The decision that was taken this week by Hamas and Islamic Jihad to halt the rocket attacks on Israel is seen by many Palestinians as an indication of Egypt's growing involvement in the affairs of the Gaza Strip. The Egyptians, who ruled Gaza until 1967, have emerged as the major power-brokers in the area, able to enforce their will on almost all Palestinian parties.
At the behest of Israel and the US, Egyptian President Hosni Mubarak agreed earlier this year to play the role of "babysitter" in the Gaza Strip to allow a smooth Israeli withdrawal from the area. Since then, the hotels of Ramallah and Gaza City have been swarming with Egyptian intelligence officers and security experts, tasked with ensuring that armed Palestinian groups don't violate the tahdiyah (calm) agreement that was reached under the auspices of Cairo.
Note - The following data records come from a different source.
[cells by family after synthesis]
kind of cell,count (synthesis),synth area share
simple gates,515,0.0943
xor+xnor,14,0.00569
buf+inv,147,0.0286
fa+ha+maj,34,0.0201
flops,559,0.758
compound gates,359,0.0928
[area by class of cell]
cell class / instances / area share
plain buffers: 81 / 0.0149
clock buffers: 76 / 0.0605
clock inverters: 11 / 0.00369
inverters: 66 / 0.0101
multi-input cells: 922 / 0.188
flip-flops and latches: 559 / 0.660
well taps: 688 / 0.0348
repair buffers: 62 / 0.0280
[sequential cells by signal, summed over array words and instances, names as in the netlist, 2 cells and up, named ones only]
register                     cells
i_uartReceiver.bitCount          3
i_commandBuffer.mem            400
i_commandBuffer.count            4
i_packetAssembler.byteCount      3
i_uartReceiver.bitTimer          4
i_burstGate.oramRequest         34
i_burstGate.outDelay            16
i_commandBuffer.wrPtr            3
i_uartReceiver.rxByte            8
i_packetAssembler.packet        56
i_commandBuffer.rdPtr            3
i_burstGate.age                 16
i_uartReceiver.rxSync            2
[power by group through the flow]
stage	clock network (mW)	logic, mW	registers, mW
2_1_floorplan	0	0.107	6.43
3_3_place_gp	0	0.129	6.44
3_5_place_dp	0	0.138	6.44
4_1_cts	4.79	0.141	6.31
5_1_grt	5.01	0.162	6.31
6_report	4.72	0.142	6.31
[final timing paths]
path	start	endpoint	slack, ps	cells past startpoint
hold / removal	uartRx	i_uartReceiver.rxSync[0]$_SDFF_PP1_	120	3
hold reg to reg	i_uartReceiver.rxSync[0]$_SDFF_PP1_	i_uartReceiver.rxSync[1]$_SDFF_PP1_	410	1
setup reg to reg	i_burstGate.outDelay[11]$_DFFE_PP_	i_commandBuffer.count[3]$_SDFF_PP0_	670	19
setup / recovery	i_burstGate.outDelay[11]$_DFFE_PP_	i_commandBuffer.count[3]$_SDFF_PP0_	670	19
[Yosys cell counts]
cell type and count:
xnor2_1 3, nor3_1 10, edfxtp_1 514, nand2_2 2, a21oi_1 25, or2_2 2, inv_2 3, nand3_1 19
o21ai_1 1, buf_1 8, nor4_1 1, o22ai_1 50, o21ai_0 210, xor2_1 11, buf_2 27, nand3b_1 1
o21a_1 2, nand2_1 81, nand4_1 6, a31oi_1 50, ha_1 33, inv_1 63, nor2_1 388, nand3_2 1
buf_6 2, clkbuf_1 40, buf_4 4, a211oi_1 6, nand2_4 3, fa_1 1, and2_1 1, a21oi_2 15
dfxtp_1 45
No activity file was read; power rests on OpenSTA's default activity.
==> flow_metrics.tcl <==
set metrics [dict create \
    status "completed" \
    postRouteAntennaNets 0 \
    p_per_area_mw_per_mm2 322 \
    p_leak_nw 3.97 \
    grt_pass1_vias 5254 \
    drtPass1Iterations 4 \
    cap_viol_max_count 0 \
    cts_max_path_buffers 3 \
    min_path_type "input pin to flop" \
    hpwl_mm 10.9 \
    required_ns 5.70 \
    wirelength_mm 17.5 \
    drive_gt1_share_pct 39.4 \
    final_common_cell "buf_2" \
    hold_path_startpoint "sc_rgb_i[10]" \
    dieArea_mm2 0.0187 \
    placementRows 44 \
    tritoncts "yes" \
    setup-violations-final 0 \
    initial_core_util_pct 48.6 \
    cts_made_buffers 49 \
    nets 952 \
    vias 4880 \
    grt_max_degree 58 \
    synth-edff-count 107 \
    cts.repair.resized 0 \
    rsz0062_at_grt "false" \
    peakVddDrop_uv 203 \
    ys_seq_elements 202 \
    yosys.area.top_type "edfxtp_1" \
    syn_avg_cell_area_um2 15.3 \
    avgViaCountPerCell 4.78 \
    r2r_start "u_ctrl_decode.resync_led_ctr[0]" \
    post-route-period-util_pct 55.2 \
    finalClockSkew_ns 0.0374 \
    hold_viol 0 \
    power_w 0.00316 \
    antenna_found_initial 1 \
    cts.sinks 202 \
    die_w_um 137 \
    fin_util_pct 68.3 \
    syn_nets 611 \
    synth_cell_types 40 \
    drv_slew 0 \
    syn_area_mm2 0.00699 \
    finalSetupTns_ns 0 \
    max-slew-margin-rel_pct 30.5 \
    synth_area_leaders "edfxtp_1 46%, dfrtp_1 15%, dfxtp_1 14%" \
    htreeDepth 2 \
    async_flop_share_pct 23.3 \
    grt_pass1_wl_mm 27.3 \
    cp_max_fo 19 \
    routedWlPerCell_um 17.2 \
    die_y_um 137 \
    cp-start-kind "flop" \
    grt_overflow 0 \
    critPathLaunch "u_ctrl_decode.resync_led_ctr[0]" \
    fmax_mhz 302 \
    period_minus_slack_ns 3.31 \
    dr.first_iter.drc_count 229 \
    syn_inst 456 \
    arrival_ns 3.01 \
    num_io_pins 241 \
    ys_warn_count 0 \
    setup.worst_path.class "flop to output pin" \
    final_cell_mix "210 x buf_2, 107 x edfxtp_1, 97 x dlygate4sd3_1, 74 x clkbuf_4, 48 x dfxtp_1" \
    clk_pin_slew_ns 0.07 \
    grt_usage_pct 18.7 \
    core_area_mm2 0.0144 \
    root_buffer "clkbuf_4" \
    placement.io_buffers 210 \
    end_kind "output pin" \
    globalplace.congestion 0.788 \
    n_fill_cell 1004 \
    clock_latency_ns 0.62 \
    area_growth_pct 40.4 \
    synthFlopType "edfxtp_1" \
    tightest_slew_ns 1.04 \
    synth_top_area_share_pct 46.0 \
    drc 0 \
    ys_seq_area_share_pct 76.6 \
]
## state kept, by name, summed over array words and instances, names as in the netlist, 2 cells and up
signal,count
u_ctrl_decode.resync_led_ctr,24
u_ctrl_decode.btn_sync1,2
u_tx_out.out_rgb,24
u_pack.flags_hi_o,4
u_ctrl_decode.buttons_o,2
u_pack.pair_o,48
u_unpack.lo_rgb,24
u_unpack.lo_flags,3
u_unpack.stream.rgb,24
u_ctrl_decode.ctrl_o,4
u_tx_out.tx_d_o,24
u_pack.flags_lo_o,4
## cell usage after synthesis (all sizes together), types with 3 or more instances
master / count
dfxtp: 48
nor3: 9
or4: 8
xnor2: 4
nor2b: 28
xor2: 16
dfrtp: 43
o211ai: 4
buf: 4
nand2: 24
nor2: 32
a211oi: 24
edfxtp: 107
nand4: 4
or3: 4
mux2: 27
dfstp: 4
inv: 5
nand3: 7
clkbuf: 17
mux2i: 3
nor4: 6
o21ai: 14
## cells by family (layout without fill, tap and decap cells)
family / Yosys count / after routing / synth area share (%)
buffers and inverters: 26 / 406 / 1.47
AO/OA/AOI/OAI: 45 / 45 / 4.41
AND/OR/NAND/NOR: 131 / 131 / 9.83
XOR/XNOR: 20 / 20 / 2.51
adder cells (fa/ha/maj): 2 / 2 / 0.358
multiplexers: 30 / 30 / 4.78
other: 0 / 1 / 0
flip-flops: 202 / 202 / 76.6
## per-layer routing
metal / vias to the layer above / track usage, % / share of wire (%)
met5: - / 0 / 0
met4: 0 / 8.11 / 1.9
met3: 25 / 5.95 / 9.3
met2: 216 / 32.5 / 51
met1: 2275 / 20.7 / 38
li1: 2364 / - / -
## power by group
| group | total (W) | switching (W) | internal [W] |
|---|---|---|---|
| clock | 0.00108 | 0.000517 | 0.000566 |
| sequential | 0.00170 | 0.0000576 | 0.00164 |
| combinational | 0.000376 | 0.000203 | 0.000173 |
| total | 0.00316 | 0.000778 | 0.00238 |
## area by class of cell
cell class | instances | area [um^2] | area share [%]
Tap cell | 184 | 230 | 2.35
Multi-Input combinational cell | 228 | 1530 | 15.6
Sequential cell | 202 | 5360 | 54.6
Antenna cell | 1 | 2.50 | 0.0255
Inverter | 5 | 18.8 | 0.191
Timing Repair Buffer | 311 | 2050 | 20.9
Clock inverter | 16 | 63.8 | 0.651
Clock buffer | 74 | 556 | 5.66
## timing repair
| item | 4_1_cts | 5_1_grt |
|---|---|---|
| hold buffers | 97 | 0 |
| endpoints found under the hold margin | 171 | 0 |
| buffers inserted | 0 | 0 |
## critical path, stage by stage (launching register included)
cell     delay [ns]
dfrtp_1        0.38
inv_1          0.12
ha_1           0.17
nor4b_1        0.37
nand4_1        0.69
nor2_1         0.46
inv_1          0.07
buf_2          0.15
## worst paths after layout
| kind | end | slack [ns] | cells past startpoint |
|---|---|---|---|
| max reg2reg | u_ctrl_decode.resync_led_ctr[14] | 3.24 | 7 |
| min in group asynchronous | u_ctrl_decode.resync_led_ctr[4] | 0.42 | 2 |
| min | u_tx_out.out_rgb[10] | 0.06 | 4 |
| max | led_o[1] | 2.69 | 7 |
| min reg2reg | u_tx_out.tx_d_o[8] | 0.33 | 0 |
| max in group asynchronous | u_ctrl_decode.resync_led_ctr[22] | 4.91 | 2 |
The Egyptian teams have been holding almost daily meetings with representatives of the Palestinian Authority and all Palestinian groups in the West Bank and Gaza Strip, including Hamas and Islamic Jihad. Some Palestinian officials admitted this week that had it not been for Egypt, the Israeli pullout from the Gaza Strip would have taken an uglier and bloodier turn.
"Thanks to Egypt's efforts, not one soldier or settler was killed during the withdrawal," noted one official. "[Egypt] put very heavy pressure on all the Palestinian groups to refrain from attacking the Israeli army and settlers."
This week Egyptian diplomats and intelligence officers based in Gaza City spent many hours trying to prevent a total collapse of the tahdiyah in the aftermath of last Friday's explosion in Jabalya refugee camp.
According to sources close to Hamas, the movement's leaders came under "unprecedented pressure" from Egypt to stop firing rockets at Israel and to return to the tahdiyah.
Egyptian Intelligence chief Gen. Omar Suleiman is said to have phoned Hamas leader Khaled Mashaal, who is based in Damascus, and warned him that Cairo would stop playing the role of mediator unless Hamas halted its attacks immediately. Simultaneously, Suleiman's representatives in the Gaza Strip delivered a "last warning" to Mahmoud Zahar and other Hamas leaders.
The Egyptian threats did not go unheeded. On Monday night, contrary to all expectations, Zahar called a press conference to announce an end to his movement's "military activities" against Israel. And in another surprise move, Islamic Jihad, despite reservations by some of its leaders, decided to follow suit the next day.
Although Mubarak's efforts are believed to be linked mainly to his desire to win US support to remain in power indefinitely, the Egyptians have a genuine interest in maintaining calm and order inside the Gaza Strip. Their major fear is that unrest and turmoil in Gaza could spill over into Sinai and create additional problems for the regime in Cairo. In recent days there have been unconfirmed reports that al-Qaida terrorists have arrived in Sinai with plans to cooperate with armed Palestinian groups against both Israel and Egypt. Even Hizbullah is said to have sent its top operative, Qais Obeid, a former Israeli citizen, to the Egyptian resort town of El-Arish for talks with dissident Fatah militiamen from the Gaza Strip.
Palestinian leader Mahmoud Abbas chose to stay away from the Gaza Strip during this week's renewed violence. His aides say he knew that he could rely on the Egyptians to resolve the crisis in a quick and efficient manner. Like many Palestinians in Gaza, Abbas was furious with Hamas over the Jabalya incident and its refusal to admit responsibility. That's why, said one of his aides, he did not rush to meet with Zahar and other Hamas leaders when the violence began.
Egypt's increasing involvement in the affairs of the Gaza Strip has prompted some Palestinians to refer to Mubarak and his intelligence chief, Suleiman, as the de facto rulers of the Gaza Strip.
"Mubarak and Suleiman have more influence in the Gaza Strip than Abu Mazen [Abbas] or any other top Palestinian official," remarked a respected Palestinian editor in Gaza City. "If the situation continues as it is, the Gaza Strip could soon be reunited with Egypt."